Instructions for the task: Print back every record below, exactly as it stands.

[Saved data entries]
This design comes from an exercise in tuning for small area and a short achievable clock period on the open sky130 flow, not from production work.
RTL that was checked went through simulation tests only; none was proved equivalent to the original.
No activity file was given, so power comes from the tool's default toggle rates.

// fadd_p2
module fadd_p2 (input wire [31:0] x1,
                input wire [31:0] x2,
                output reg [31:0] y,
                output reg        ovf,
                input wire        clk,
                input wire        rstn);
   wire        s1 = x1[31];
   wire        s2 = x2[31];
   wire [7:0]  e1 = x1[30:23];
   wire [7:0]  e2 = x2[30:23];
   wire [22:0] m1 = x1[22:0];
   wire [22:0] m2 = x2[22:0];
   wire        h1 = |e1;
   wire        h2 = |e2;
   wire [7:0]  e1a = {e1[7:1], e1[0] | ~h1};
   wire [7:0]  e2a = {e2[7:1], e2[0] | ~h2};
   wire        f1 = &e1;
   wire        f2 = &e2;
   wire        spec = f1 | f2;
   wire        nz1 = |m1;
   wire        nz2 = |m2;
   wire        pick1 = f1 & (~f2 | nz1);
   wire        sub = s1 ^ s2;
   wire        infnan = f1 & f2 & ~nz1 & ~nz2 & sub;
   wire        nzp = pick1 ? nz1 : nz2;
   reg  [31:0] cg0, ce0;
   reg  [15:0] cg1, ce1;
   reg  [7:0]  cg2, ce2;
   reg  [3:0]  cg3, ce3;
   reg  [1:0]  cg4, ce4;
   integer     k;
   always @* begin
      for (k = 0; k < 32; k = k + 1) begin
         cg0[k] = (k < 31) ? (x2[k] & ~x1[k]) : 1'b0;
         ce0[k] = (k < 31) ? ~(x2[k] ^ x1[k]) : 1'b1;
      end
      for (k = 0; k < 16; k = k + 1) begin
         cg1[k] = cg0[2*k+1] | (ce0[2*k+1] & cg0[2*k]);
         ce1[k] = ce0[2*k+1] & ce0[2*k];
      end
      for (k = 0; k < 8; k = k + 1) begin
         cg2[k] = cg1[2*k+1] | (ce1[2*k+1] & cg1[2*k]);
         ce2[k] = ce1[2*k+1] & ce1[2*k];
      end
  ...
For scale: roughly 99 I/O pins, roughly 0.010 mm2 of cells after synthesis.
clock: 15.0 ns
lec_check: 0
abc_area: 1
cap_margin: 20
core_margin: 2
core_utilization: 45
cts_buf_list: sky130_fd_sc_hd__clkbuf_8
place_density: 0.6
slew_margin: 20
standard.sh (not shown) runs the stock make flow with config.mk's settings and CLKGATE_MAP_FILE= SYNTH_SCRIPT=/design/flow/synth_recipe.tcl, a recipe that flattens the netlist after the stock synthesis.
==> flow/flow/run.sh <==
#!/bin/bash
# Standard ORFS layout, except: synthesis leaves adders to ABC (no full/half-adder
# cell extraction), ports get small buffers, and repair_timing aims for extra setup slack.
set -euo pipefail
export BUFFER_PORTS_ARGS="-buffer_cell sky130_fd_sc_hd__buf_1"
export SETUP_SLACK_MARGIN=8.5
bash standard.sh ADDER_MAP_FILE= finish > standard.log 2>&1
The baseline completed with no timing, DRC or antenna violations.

Answer:
This design comes from an exercise in tuning for small area and a short achievable clock period on the open sky130 flow, not from production work.
RTL that was checked went through simulation tests only; none was proved equivalent to the original.
No activity file was given, so power comes from the tool's default toggle rates.

// fadd_p2
module fadd_p2 (input wire [31:0] x1,
                input wire [31:0] x2,
                output reg [31:0] y,
                output reg        ovf,
                input wire        clk,
                input wire        rstn);
   wire        s1 = x1[31];
   wire        s2 = x2[31];
   wire [7:0]  e1 = x1[30:23];
   wire [7:0]  e2 = x2[30:23];
   wire [22:0] m1 = x1[22:0];
   wire [22:0] m2 = x2[22:0];
   wire        h1 = |e1;
   wire        h2 = |e2;
   wire [7:0]  e1a = {e1[7:1], e1[0] | ~h1};
   wire [7:0]  e2a = {e2[7:1], e2[0] | ~h2};
   wire        f1 = &e1;
   wire        f2 = &e2;
   wire        spec = f1 | f2;
   wire        nz1 = |m1;
   wire        nz2 = |m2;
   wire        pick1 = f1 & (~f2 | nz1);
   wire        sub = s1 ^ s2;
   wire        infnan = f1 & f2 & ~nz1 & ~nz2 & sub;
   wire        nzp = pick1 ? nz1 : nz2;
   reg  [31:0] cg0, ce0;
   reg  [15:0] cg1, ce1;
   reg  [7:0]  cg2, ce2;
   reg  [3:0]  cg3, ce3;
   reg  [1:0]  cg4, ce4;
   integer     k;
   always @* begin
      for (k = 0; k < 32; k = k + 1) begin
         cg0[k] = (k < 31) ? (x2[k] & ~x1[k]) : 1'b0;
         ce0[k] = (k < 31) ? ~(x2[k] ^ x1[k]) : 1'b1;
      end
      for (k = 0; k < 16; k = k + 1) begin
         cg1[k] = cg0[2*k+1] | (ce0[2*k+1] & cg0[2*k]);
         ce1[k] = ce0[2*k+1] & ce0[2*k];
      end
      for (k = 0; k < 8; k = k + 1) begin
         cg2[k] = cg1[2*k+1] | (ce1[2*k+1] & cg1[2*k]);
         ce2[k] = ce1[2*k+1] & ce1[2*k];
      end
  ...
For scale: roughly 99 I/O pins, roughly 0.010 mm2 of cells after synthesis.
clock: 15.0 ns
lec_check: 0
abc_area: 1
cap_margin: 20
core_margin: 2
core_utilization: 45
cts_buf_list: sky130_fd_sc_hd__clkbuf_8
place_density: 0.6
slew_margin: 20
standard.sh (not shown) runs the stock make flow with config.mk's settings and CLKGATE_MAP_FILE= SYNTH_SCRIPT=/design/flow/synth_recipe.tcl, a recipe that flattens the netlist after the stock synthesis.
==> flow/flow/run.sh <==
#!/bin/bash
# Standard ORFS layout, except: synthesis leaves adders to ABC (no full/half-adder
# cell extraction), ports get small buffers, and repair_timing aims for extra setup slack.
set -euo pipefail
export BUFFER_PORTS_ARGS="-buffer_cell sky130_fd_sc_hd__buf_1"
export SETUP_SLACK_MARGIN=8.5
bash standard.sh ADDER_MAP_FILE= finish > standard.log 2>&1
The baseline completed with no timing, DRC or antenna violations.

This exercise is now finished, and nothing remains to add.